Of course we did not go to the police. Neither Cathy nor I had even suggested it. There was little trust there. No love lost.
But we had all believed Cathy.
Chapter Five
There was a cold spell in the week before Christmas. With the cold I became sluggish. Usually eager to help Daddy with his work outside, I spent more and more time in the kitchen, taking for myself the jobs that allowed me to stay indoors. I made sure the stove was well stoked every day and the chopped wood in the store was piled high so it did not have to be topped up from outside too often. I cleaned the house and baked cakes and mince pies for Christmas Day. Daddy went to the shop in the village and bought sheets of paper in gold and silver and red, white and green and I set about cutting them up and folding and gluing them into decorations.
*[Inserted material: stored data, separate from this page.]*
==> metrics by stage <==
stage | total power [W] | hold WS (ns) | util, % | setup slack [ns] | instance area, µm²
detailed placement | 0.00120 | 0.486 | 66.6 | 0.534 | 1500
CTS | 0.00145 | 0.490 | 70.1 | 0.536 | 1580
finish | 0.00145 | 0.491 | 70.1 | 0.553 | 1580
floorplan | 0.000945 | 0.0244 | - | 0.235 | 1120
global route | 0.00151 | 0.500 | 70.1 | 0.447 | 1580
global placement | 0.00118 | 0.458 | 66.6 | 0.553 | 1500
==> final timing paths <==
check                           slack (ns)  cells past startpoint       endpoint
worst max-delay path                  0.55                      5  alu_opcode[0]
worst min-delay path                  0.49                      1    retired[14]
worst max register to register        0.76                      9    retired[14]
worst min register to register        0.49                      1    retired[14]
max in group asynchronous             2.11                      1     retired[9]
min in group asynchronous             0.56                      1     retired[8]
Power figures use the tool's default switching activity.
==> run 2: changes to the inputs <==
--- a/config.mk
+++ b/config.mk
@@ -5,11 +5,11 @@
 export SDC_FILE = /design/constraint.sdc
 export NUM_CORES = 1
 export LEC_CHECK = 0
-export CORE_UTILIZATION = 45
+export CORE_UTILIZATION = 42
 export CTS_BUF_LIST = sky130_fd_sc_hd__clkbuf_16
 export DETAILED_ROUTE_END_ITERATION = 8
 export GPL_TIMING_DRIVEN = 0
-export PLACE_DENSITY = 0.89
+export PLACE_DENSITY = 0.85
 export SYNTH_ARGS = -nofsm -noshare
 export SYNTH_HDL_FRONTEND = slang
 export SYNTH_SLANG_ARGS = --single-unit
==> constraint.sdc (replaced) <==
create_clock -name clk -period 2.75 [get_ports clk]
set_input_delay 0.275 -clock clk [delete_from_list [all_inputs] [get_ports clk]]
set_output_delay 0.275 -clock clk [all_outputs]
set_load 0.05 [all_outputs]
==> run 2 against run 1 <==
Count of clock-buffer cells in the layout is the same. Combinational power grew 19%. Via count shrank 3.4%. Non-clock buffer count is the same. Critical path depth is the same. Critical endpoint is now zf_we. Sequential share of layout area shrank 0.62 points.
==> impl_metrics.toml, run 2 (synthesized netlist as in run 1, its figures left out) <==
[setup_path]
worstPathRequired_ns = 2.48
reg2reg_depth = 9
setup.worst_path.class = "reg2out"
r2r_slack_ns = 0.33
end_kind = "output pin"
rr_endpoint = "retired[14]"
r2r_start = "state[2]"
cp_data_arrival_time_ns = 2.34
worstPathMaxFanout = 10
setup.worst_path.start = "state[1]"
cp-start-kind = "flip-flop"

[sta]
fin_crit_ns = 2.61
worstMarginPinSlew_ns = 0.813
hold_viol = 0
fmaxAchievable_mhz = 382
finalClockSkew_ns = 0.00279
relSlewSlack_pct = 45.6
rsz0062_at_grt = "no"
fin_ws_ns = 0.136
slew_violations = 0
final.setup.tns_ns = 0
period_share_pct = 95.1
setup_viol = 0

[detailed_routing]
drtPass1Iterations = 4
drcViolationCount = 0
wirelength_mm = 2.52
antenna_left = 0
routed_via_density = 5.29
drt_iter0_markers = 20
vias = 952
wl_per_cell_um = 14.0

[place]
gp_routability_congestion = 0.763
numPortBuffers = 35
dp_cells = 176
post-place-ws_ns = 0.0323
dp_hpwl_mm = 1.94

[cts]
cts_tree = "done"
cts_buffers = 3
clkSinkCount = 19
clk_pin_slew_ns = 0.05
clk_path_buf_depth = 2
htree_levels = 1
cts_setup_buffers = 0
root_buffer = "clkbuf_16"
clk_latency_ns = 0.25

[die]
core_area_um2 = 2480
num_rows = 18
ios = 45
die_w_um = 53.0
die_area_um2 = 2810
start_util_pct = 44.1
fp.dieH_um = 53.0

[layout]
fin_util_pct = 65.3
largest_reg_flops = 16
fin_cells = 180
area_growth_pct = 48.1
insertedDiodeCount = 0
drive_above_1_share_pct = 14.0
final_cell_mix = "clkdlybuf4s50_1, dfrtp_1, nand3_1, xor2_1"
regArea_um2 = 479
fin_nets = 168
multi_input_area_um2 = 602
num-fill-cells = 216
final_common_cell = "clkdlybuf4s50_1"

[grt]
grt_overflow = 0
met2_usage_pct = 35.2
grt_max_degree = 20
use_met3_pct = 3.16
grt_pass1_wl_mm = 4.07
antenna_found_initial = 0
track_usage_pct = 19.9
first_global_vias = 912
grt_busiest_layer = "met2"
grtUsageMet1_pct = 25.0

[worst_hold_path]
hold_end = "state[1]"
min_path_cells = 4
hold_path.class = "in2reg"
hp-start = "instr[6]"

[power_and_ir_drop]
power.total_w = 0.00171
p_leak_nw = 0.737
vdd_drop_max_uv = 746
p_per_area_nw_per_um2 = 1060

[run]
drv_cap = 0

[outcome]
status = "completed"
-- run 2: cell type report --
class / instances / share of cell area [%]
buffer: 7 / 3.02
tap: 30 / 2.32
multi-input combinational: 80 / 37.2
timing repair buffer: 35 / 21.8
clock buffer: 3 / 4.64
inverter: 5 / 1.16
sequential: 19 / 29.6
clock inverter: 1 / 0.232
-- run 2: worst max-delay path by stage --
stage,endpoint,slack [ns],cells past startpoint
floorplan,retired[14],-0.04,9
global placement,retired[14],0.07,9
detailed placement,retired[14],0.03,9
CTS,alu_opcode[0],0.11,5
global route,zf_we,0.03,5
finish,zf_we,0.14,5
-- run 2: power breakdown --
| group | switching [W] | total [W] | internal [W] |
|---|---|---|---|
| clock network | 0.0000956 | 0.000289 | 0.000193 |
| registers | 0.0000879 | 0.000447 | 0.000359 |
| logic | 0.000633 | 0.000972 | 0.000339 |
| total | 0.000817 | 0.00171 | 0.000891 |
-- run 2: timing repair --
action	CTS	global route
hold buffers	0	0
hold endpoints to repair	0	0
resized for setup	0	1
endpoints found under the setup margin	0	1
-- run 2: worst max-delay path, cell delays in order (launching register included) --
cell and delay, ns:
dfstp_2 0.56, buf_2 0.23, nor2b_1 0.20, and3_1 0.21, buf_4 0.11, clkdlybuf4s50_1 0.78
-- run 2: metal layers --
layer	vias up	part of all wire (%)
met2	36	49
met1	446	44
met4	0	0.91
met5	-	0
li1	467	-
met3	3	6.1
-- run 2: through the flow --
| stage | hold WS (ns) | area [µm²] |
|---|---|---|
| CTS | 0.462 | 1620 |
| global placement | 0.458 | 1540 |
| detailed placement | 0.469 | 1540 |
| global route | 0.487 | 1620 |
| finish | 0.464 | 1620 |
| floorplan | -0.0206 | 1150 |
I sat at the kitchen table and made snowflakes as I had at school. I cut circles and folded them into quarters and inserted apertures and grooves so when they were unravelled they became tiny sheets of falling ice, jagged but symmetrical. The gold paper became stars. I made the shapes of trees with the green paper. Winter trees. I copied the few pines that we had in the copse, the only ones that still held green. From those trees, Daddy brought in branches of green needles and pinecones for making wreathes, which I constructed as best I could, approximating those I had seen on Christmas cards.
‘You’re a funny lad,’ Daddy said to me on the morning of Christmas Eve. It was nearly nine o’clock and he had been awake and working for several hours. He had seen to the chickens and walked the puppies, who were now burly adolescents, frayed at the edges, with chalky incisors and too-long limbs. It had snowed overnight and Daddy had shovelled it into piles that now looked like an oddly dispersed mountain range. The puppies had made a scattering of deep paw prints in the snow and were now scaling these new summits.
‘Why am I funny?’ I asked.
‘Don’t know. You like making house nice and that.’
He drew back a chair from the table to sit down and I got up to pour coffee from the pot I had sitting atop the stove. Our coffee was always made slowly, brewed on the hob for hours, well-stewed, bitter, smoky. That is how we liked it.
I made my Daddy a hearty breakfast and then he went out again into the cold.
I spent the morning continuing to make paper decorations and then I stuck them up around the house. I slotted some of the shapes in the tiny gaps between the window frames and the panes of now naturally frosted glass. I stuck others on cupboards or propped them up on shelves or in picture frames. I hung paper chains of gold, silver, red, green, white – made from scraps and offcuts – from hooks on the ceiling of the kitchen which Daddy had originally pinned up to hang dried meat.